- TASK BRIEF -
Give back an exact copy of the lines in the records below, from the line that has "end else if (href_fall" through the line that has "border_q <= 1'b0;", and nothing besides.

*** Block opens ***

--- src/rtl/morph_pkg.sv ---
// Shared mode encodings, pipeline latency and operator decode for the binary morphology stage.
package morph_pkg;

  localparam logic [1:0] MODE_BYPASS = 2'b00;
  localparam logic [1:0] MODE_ERODE  = 2'b01;
  localparam logic [1:0] MODE_DILATE = 2'b10;

  localparam int unsigned MORPH_LAT = 2;

  typedef enum logic [1:0] {
    OpBypass,
    OpErode,
    OpDilate
  } op_e;

  // Unused encoding 2'b11 falls back to bypass.
  function automatic op_e decode_mode(input logic [1:0] m);
    op_e op;
    case (m)
      MODE_ERODE:  op = OpErode;
      MODE_DILATE: op = OpDilate;
      default:     op = OpBypass;
    endcase
    return op;
  endfunction

endpackage

--- src/rtl/window3x3_1bit.sv ---
// Strobe-gated 3x3 shift window of single-bit pixels.
// window[r*3+c]: r=0 is the current line, c=2 the newest column.
module window3x3_1bit
  import morph_pkg::*;
(
  input  logic       clock,
  input  logic       rst_n,
  input  logic       clken,
  input  logic       row0_bit,
  input  logic       row1_bit,
  input  logic       row2_bit,
  output logic [8:0] window
);

  logic [2:0] row0_q;
  logic [2:0] row1_q;
  logic [2:0] row2_q;

  // Shift each row one column towards c=0 and load new taps into c=2; hold without strobe.
  always_ff @(posedge clock or negedge rst_n) begin
    if (!rst_n) begin
      row0_q <= '0;
      row1_q <= '0;
      row2_q <= '0;
    end else if (clken) begin
      row0_q <= {row0_bit, row0_q[2:1]};
      row1_q <= {row1_bit, row1_q[2:1]};
      row2_q <= {row2_bit, row2_q[2:1]};
    end
  end

  assign window = {row2_q, row1_q, row0_q};

endmodule

--- src/rtl/bin_morph_3x3.sv ---
// Binary 3x3 erode/dilate/bypass stage with top/left border masking and a fixed
// two-clock latency on data and frame sync signals.
module bin_morph_3x3
  import morph_pkg::*;
#(
  parameter int unsigned IMG_W      = 640,
  parameter int unsigned IMG_H      = 480,
  parameter logic        BORDER_VAL = 1'b0
) (
  input  logic       clock,
  input  logic       rst_n,
  input  logic       per_frame_vsync,
  input  logic       per_frame_href,
  input  logic       per_frame_clken,
  input  logic       row0_bit,
  input  logic       row1_bit,
  input  logic       row2_bit,
  input  logic [1:0] mode,
  output logic       post_frame_vsync,
  output logic       post_frame_href,
  output logic       post_frame_clken,
  output logic       post_img_bit
);

  localparam int unsigned COL_W = (IMG_W > 1) ? $clog2(IMG_W) : 1;
  localparam int unsigned ROW_W = (IMG_H > 1) ? $clog2(IMG_H) : 1;
  localparam logic [COL_W-1:0] COL_MAX  = COL_W'(IMG_W - 1);
  localparam logic [ROW_W-1:0] ROW_MAX  = ROW_W'(IMG_H - 1);
  localparam logic [COL_W-1:0] COL_EDGE = COL_W'(2);
  localparam logic [ROW_W-1:0] ROW_EDGE = ROW_W'(2);

  logic [8:0]       win;
  logic [COL_W-1:0] col_cnt;
  logic [ROW_W-1:0] row_cnt;
  logic [1:0]       mode_q;
  logic             border_q;
  logic             vsync_d1, href_d1, clken_d1;
  logic             vsync_rise, href_fall;
  op_e              op;
  logic             result;

  window3x3_1bit u_window (
    .clock    (clock),
    .rst_n    (rst_n),
    .clken    (per_frame_clken),
    .row0_bit (row0_bit),
    .row1_bit (row1_bit),
    .row2_bit (row2_bit),
    .window   (win)
  );

  // Stage-1 sync copies double as the edge-detect history.
  assign vsync_rise = per_frame_vsync & ~vsync_d1;
  assign href_fall  = ~per_frame_href & href_d1;

  // Two-stage delay line for frame sync and strobe, running every clock.
  always_ff @(posedge clock or negedge rst_n) begin
    if (!rst_n) begin
      vsync_d1         <= 1'b0;
      href_d1          <= 1'b0;
      clken_d1         <= 1'b0;
      post_frame_vsync <= 1'b0;
      post_frame_href  <= 1'b0;
      post_frame_clken <= 1'b0;
    end else begin
      vsync_d1         <= per_frame_vsync;
      href_d1          <= per_frame_href;
      clken_d1         <= per_frame_clken;
      post_frame_vsync <= vsync_d1;
      post_frame_href  <= href_d1;
      post_frame_clken <= clken_d1;
    end
  end

  // Column counter: cleared outside href, counts strobes, saturates at the line end.
  always_ff @(posedge clock or negedge rst_n) begin
    if (!rst_n) begin
      col_cnt <= '0;
    end else if (!per_frame_href) begin
      col_cnt <= '0;
    end else if (per_frame_clken && (col_cnt != COL_MAX)) begin
      col_cnt <= col_cnt + 1'b1;
    end
  end

  // Row counter: vsync rise clears (and wins over a coincident href fall), saturates at the bottom.
  always_ff @(posedge clock or negedge rst_n) begin
    if (!rst_n) begin
      row_cnt <= '0;
    end else if (vsync_rise) begin
      row_cnt <= '0;
    end else if (href_fall && (row_cnt != ROW_MAX)) begin
      row_cnt <= row_cnt + 1'b1;
    end
  end

  // Mode is frozen for the whole frame at the vsync rising edge.
  always_ff @(posedge clock or negedge rst_n) begin
    if (!rst_n) begin
      mode_q <= MODE_BYPASS;
    end else if (vsync_rise) begin
      mode_q <= mode;
    end
  end

  // Border flag travels with the pixel into the window stage.
  always_ff @(posedge clock or negedge rst_n) begin
    if (!rst_n) begin
      border_q <= 1'b0;
    end else if (per_frame_clken) begin
      border_q <= (col_cnt < COL_EDGE) || (row_cnt < ROW_EDGE);
    end
  end

  // Operator on the registered window, with top/left masking for erode and dilate only.
  always_comb begin
    op     = decode_mode(mode_q);
    result = win[4];
    unique case (op)
      OpErode:  result = &win;
      OpDilate: result = |win;
      default:  result = win[4];
    endcase
    if ((op != OpBypass) && border_q) begin
      result = BORDER_VAL;
    end
  end

  // Output pixel register, updated only for strobed samples.
  always_ff @(posedge clock or negedge rst_n) begin
    if (!rst_n) begin
      post_img_bit <= 1'b0;
    end else if (clken_d1) begin
      post_img_bit <= result;
    end
  end

endmodule

--- config.mk ---
export PLATFORM = sky130hd
export DESIGN_NAME = bin_morph_3x3
export DESIGN_NICKNAME = d
export VERILOG_FILES = /design/src/rtl/morph_pkg.sv /design/src/rtl/window3x3_1bit.sv /design/src/rtl/bin_morph_3x3.sv
export SDC_FILE = /design/constraint.sdc
export NUM_CORES = 1
export LEC_CHECK = 0
export CAP_MARGIN = 25
export CORE_UTILIZATION = 55
export DETAILED_ROUTE_END_ITERATION = 12
export GPL_TIMING_DRIVEN = 0
export PLACE_DENSITY = 0.76
export SYNTH_ARGS = -nofsm -noshare
export SYNTH_HDL_FRONTEND = slang
export SYNTH_SLANG_ARGS = --single-unit
--- constraint.sdc ---
create_clock -name clock -period 3.5 [get_ports clock]
set_input_delay 0.525 -clock clock [delete_from_list [all_inputs] [get_ports clock]]
set_output_delay 0.525 -clock clock [all_outputs]
set_load 0.03 [all_outputs]
==> reports/qor.yml, run 1 <==
sta:
  fmax_mhz: 507
  final.setup_skew_ns: 0.00642
  fin_hold_ws_ns: 0.261
  slew_headroom_pct: 46.0
  period_share_pct: 56.3
  min_period_ns: 1.97
  tightest_slew_ns: 0.809
  drv_slew: 0
  rsz0062_at_grt: "no"
  finalSetupTns_ns: 0
  final-hold-violation-count: 0
  finalSetupViolCount: 0
floorplan:
  dieArea_sq_um: 3460
  boundaryPins: 14
  core_sq_um: 3050
  die_w_microns: 58.8
  num_rows: 20
  start_util_pct: 58.2
  die_h_microns: 58.8
cells_and_area:
  drive_gt1_share_pct: 11.2
  multiInputGateArea_sq_um: 777
  register_area_sq_um: 951
  nets: 200
  fin_cells: 231
  antenna_cells: 0
  area_delta_synth_final_pct: 13.5
  nFillCells: 263
  stdcell_area_sq_um: 2020
global_route:
  grt_pass1_vias: 1354
  grt_usage_pct: 23.0
  grt-ovfl-total: 0
  grt_max_degree: 39
  grt_pass1_wl_microns: 5880
  antenna_found_initial: 0
power:
  seqPwrFrac_pct: 59.3
  vdd.ir_drop.worst_v: 0.000228
  clockPowerShare_pct: 27.9
  leakagePower_nw: 0.837
  swShare_pct: 26.7
  combPwrFrac_pct: 12.8
  intPower_uw: 621
  p_total_uw: 847
  switchingPower_uw: 226
  p_per_area_nw_per_um2: 420
placed_design:
  io_buffers: 13
  placed_cell_area_sq_um: 1960
  place.gp.congestion: 0.802
  dp_hpwl_microns: 2370
  placedCellCount: 223
route:
  wl_met3_microns: 146
  vias_per_cell: 5.81
  drt-met1-wl_microns: 1540
  topRoutingLayerUsed: "met4"
  detail-route-antenna-nets: 0
  drc: 0
  drtIter0Drc: 62
  wl_per_cell_microns: 14.8
  vias: 1343
  wl_met2_microns: 1660
  drtPass1Iterations: 5
  drt_wl_total_microns: 3420
synth:
  synth.yosys.seq_area_share_pct: 53.5
  syn_nets: 180
  synth_top_flop_cell: "dfrtp_1"
  ys_warn_count: 0
  netlist_instances: 166
  synth_edf_count: 0
  synth_area_leader_cell: "dfrtp_1"
  syn_area_per_cell_sq_um: 10.7
  synthTopCellsByCount: "dfrtp_1 (38), nor2_1 (15), nand2_1 (10)"
  synth.most_common_cell: "dfrtp_1"
  synth_top_family_by_area: "simple AND/OR/NAND/NOR gates"
  synth_top_area_share_pct: 53.5
  synthAdderAreaFrac_pct: 2.82
  synth.area.top_cells: "dfrtp_1 (54%), mux2_2 (5.7%), nor2_1 (3.2%)"
  synth_xor_area_share_pct: 3.45
  syn_area_sq_um: 1780
  async_flop_share_pct: 100
  synth-compound-area-share_pct: 10.6
  ys_types: 39
  ys_ff_latch: 38
  muxShareOfSynthArea_pct: 7.39
  synth-simple-area-share_pct: 19.5
critical_path:
  cp-start-kind: "input pin"
  slowest_stage: "clkdlybuf4s50_1"
  cp-end-kind: "register"
  r2r_start: "col_cnt[0]"
  ff2ff_path_depth: 5
  cp.required_ns: 3.77
  path_cells: "clkdlybuf4s50_1, nand2b_1, or2_1, or4_1, a21oi_1"
  crit_path_max_incr_delay_ns: 0.48
  critPathMaxFanout: 6
  cp.arrival_ns: 2.24
  worstSetupPathType: "input pin to register"
  rrSetupSlack_ns: 1.77
  reg2reg_to: "col_cnt[2]"
cts:
  hold_buffers: 0
  cts_buffer_depth: 2
  cts_root_buf: "clkbuf_4"
  clk_pin_slew_ns: 0.11
  cts_tree: "built"
  cts_resized: 0
  insertion_delay_ns: 0.34
  htreeDepth: 2
  cts_buffers: 5
  clock_sinks: 38
  post-cts-setup-buffers: 0
outcome:
  status: "completed"
flow_run:
  cap_violations: 0
hold_path:
  min_path_type: "input pin to async pin"
## flip-flops by register name (all words and copies together), names as in the netlist
register	flops
border_q	1
clken_d1	1
col_cnt	10
href_d1	1
mode_q	2
post_frame_clken	1
post_frame_href	1
post_frame_vsync	1
post_img_bit	1
row_cnt	9
u_window.row0_q	3
u_window.row1_q	3
u_window.row2_q	3
vsync_d1	1
## worst max-delay path by stage
stage / from / to / slack [ns] / cells past startpoint
4_1_cts: per_frame_href / row_cnt[7] / 1.55 / 5
3_3_place_gp: rst_n / col_cnt[0] / 1.11 / 1
2_1_floorplan: per_frame_href / row_cnt[7] / 1.84 / 4
6_report: per_frame_href / row_cnt[7] / 1.53 / 5
3_5_place_dp: per_frame_href / row_cnt[7] / 1.19 / 5
5_1_grt: per_frame_href / row_cnt[7] / 1.42 / 5
## layer usage
layer	vias to the layer above	track usage (%)
li1	641	-
met1	649	26.9
met2	45	38.0
met3	8	6.37
met4	0	12.6
met5	-	0
## critical path, delay by kind of cell
kind	cells	cell delay, ns
and+or+nand+nor	3	1.08
buffers and inverters	1	0.48
AOI/OAI and AO/OA	1	0.15
## layout by cell type (no fill, tap or decap), types with 4 or more instances in the layout
cell,n
mux2_2,9
clkbuf_4,5
or3_1,4
ha_1,4
nor3_1,4
nand2_1,10
clkdlybuf4s50_1,12
dfrtp_1,38
nand4_1,5
o21ai_0,5
nor4_1,4
a21oi_1,7
inv_1,9
xnor2_1,5
nor2_1,15
nand3_1,9
## area by class of cell
type / count / area share [%]
inverters: 10 / 1.86
plain buffers: 3 / 0.558
repair buffers: 13 / 6.20
clock inverters: 1 / 0.248
multi-input cells: 115 / 38.5
well taps: 44 / 2.73
clock buffers: 7 / 2.73
flip-flops and latches: 38 / 47.1
## power groups by stage
stage          logic [mW]  clock network, mW  registers [mW]
2_1_floorplan      0.0596                  0           0.510
3_3_place_gp        0.103                  0           0.509
3_5_place_dp        0.108                  0           0.511
4_1_cts             0.110              0.247           0.502
5_1_grt             0.123              0.260           0.507
6_report            0.108              0.237           0.502
## stage by stage
stage          setup slack (ns)  utilization [%]
2_1_floorplan              1.84                -
3_3_place_gp               1.11             64.3
3_5_place_dp               1.19             64.1
4_1_cts                    1.55             66.1
5_1_grt                    1.42             66.1
6_report                   1.53             66.1
## logic make-up after synthesis
family                     after synthesis
buffers and inverters                   13
adders and majority gates                4
and+or+nand+nor                         65
muxes                                   12
AOI/OAI and AO/OA                       27
DFF                                     38
xor gates and xnor gates                 7
Power figures use the tool's default switching activity.
==> run 2, diff against run 1 <==
clock period = 1.82 ns   (was 3.5 ns; I/O delays follow)
==> run 2 against run 1 <==
  * Setup slack got worse by 1.4 ns
  * Clock power increased by 92%
  * Critical path type is now register to register
  * Utilization increased by 0.16 points
  * Largest power group unchanged
==> reports/qor.yml, run 2 (synthesized netlist as in run 1, its figures left out) <==
outcome:
  status: "completed"
critical_path:
  worstSetupPathType: "register to register"
  cp.required_ns: 2.06  # -1.71 ns
  cp-start-kind: "register"
  path_cells: "or4_1, o41ai_1, a211o_1, a31oi_1"
  slowest_stage: "or4_1"
  crit_path_max_incr_delay_ns: 0.52  # +0.04 ns
  cpLargestDelayFamily: "compound AO/OA/AOI/OAI gates"
  cp.arrival_ns: 1.95  # -0.29 ns
  critPathMaxFanout: 5  # -1
  cp-end-kind: "register"
  rrSetupSlack_ns: 0.11  # -1.66 ns
  crit_buf_inv: 0  # -1
sta:
  fin_ws_ns: 0.109  # -1.42 ns
  drv_slew: 0  # unchanged
  slew_headroom_pct: 46.5  # +0.46 points
  tightest_slew_ns: 0.802  # -0.00690 ns
  rsz0062_at_grt: "no"
  period_share_pct: 94.0
  min_period_ns: 1.71
  finalSetupViolCount: 0  # unchanged
  fmax_mhz: 585
  final-hold-violation-count: 0  # unchanged
  final.setup_skew_ns: 0.00788  # +0.00147 ns
power:
  p_per_area_nw_per_um2: 806  # +92%
  leakagePower_nw: 0.835  # -0.27%
  vdd.ir_drop.worst_v: 0.000442  # +93%
  p_total_mw: 1.63  # +92%
cts:
  cts_buffers: 5  # unchanged
  clk_pin_slew_ns: 0.11  # about the same
  cts_root_buf: "clkbuf_4"
  insertion_delay_ns: 0.34  # about the same
  htreeDepth: 2  # unchanged
  cts_tree: "built"
  cts_buffer_depth: 2  # unchanged
  post-cts-setup-buffers: 0  # unchanged
  clock_sinks: 38  # unchanged
cells_and_area:
  area_delta_synth_final_pct: 13.8
  nets: 200  # unchanged
  antenna_cells: 0  # unchanged
  drive_gt1_share_pct: 12.3  # +1.1 points
  final_common_cell: "dfrtp_1"
  nFillCells: 263  # unchanged
  fin_cells: 231  # unchanged
  regMostFlops: "col_cnt"
  reg_top3: "col_cnt (10), row_cnt (9)"
  largest_reg_flops: 10  # unchanged
  final_cell_mix: "dfrtp_1 (38), nor2_1 (15), clkdlybuf4s50_1 (12), nand2_1 (10)"
placed_design:
  place.gp.congestion: 0.802  # unchanged
  dp_hpwl_microns: 2370  # unchanged
  placedCellCount: 223  # unchanged
  pre_cts_ws_ns: -0.239  # -1.43 ns
  io_buffers: 13  # unchanged
route:
  vias_per_cell: 5.77  # -0.67%
  drt_wl_total_microns: 3410  # -0.26%
  drtPass1Iterations: 4  # -1
  vias: 1334  # -0.67%
  drtIter0Drc: 55  # -11%
  drc: 0  # unchanged
  wl_per_cell_microns: 14.8  # -0.26%
  detail-route-antenna-nets: 0  # unchanged
floorplan:
  boundaryPins: 14  # unchanged
  die_w_microns: 58.8  # unchanged
  start_util_pct: 58.2  # unchanged
  num_rows: 20  # unchanged
  dieArea_sq_um: 3460  # unchanged
  die_h_microns: 58.8  # unchanged
  core_sq_um: 3050  # unchanged
global_route:
  grt-ovfl-total: 0  # unchanged
  grt_usage_pct: 23.0  # unchanged
  grt_pass1_wl_microns: 5880  # unchanged
  antenna_found_initial: 0  # unchanged
  grt_pass1_vias: 1354  # unchanged
  grt_max_degree: 39  # unchanged
flow_run:
  cap_violations: 0  # unchanged
hold_path:
  min_path_type: "input pin to async pin"
-- run 2: final timing paths --
check	start	end	cells past startpoint
min in group clock	vsync_d1	post_frame_vsync	0
worst max-delay path	u_window.row1_q[1]	post_img_bit	4
worst min register to register	vsync_d1	post_frame_vsync	0
worst max register to register	u_window.row1_q[1]	post_img_bit	4
worst min-delay path	rst_n	mode_q[0]	1
max in group asynchronous	rst_n	post_frame_href	1
-- run 2: where the power goes --
| group | internal [mW] | switching [mW] | total (mW) | leakage [nW] |
|---|---|---|---|---|
| clock | 0.187 | 0.266 | 0.454 | 0.0353 |
| combinational | 0.0995 | 0.110 | 0.209 | 0.317 |
| sequential | 0.909 | 0.0578 | 0.966 | 0.483 |
| total | 1.20 | 0.434 | 1.63 | 0.835 |
-- run 2: final cells by class --
class / count / area [sq um] / share of cell area, %
plain buffers: 3 / 11.3 / 0.557
clock buffers: 7 / 55.1 / 2.72
clock inverters: 1 / 5.00 / 0.248
inverters: 10 / 37.5 / 1.86
multi-input cells: 115 / 782 / 38.7
flip-flops and latches: 38 / 951 / 47.0
well taps: 44 / 55.1 / 2.72
repair buffers: 13 / 125 / 6.19
-- run 2: layer usage --
layer	share of wire, %	GRT usage (%)	vias to the layer above
li1	-	-	640
met1	44	26.9	658
met2	50	38.0	28
met3	3.8	6.37	8
met4	2.1	12.6	0
met5	0	0	-
-- run 2: what timing repair did --
item | 4_1_cts | 5_1_grt
hold buffers | 0 | 0
resized for setup | 0 | 2
setup endpoints to repair | 0 | 2
-- run 2: worst register-to-register path: stages (launching register included) --
cell and delay [ns]:
dfrtp_1 0.44, or4_1 0.52, o41ai_1 0.37, a211o_1 0.20, a31oi_1 0.08
-- run 2: per-stage QoR --
stage          utilization (%)  setup TNS [ns]  hold WS [ns]  instance area, sq um
2_1_floorplan                -               0       -0.0226                  1780
3_3_place_gp              64.3          -12.65         0.361                  1960
3_5_place_dp              64.1          -0.660         0.389                  1960
4_1_cts                   66.1               0        0.0157                  2020
5_1_grt                   66.2               0        0.0615                  2020
6_report                  66.2               0       0.00641                  2020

*** Block closes ***

- RESULT -
    end else if (href_fall && (row_cnt != ROW_MAX)) begin
      row_cnt <= row_cnt + 1'b1;
    end
  end

  // Mode is frozen for the whole frame at the vsync rising edge.
  always_ff @(posedge clock or negedge rst_n) begin
    if (!rst_n) begin
      mode_q <= MODE_BYPASS;
    end else if (vsync_rise) begin
      mode_q <= mode;
    end
  end

  // Border flag travels with the pixel into the window stage.
  always_ff @(posedge clock or negedge rst_n) begin
    if (!rst_n) begin
      border_q <= 1'b0;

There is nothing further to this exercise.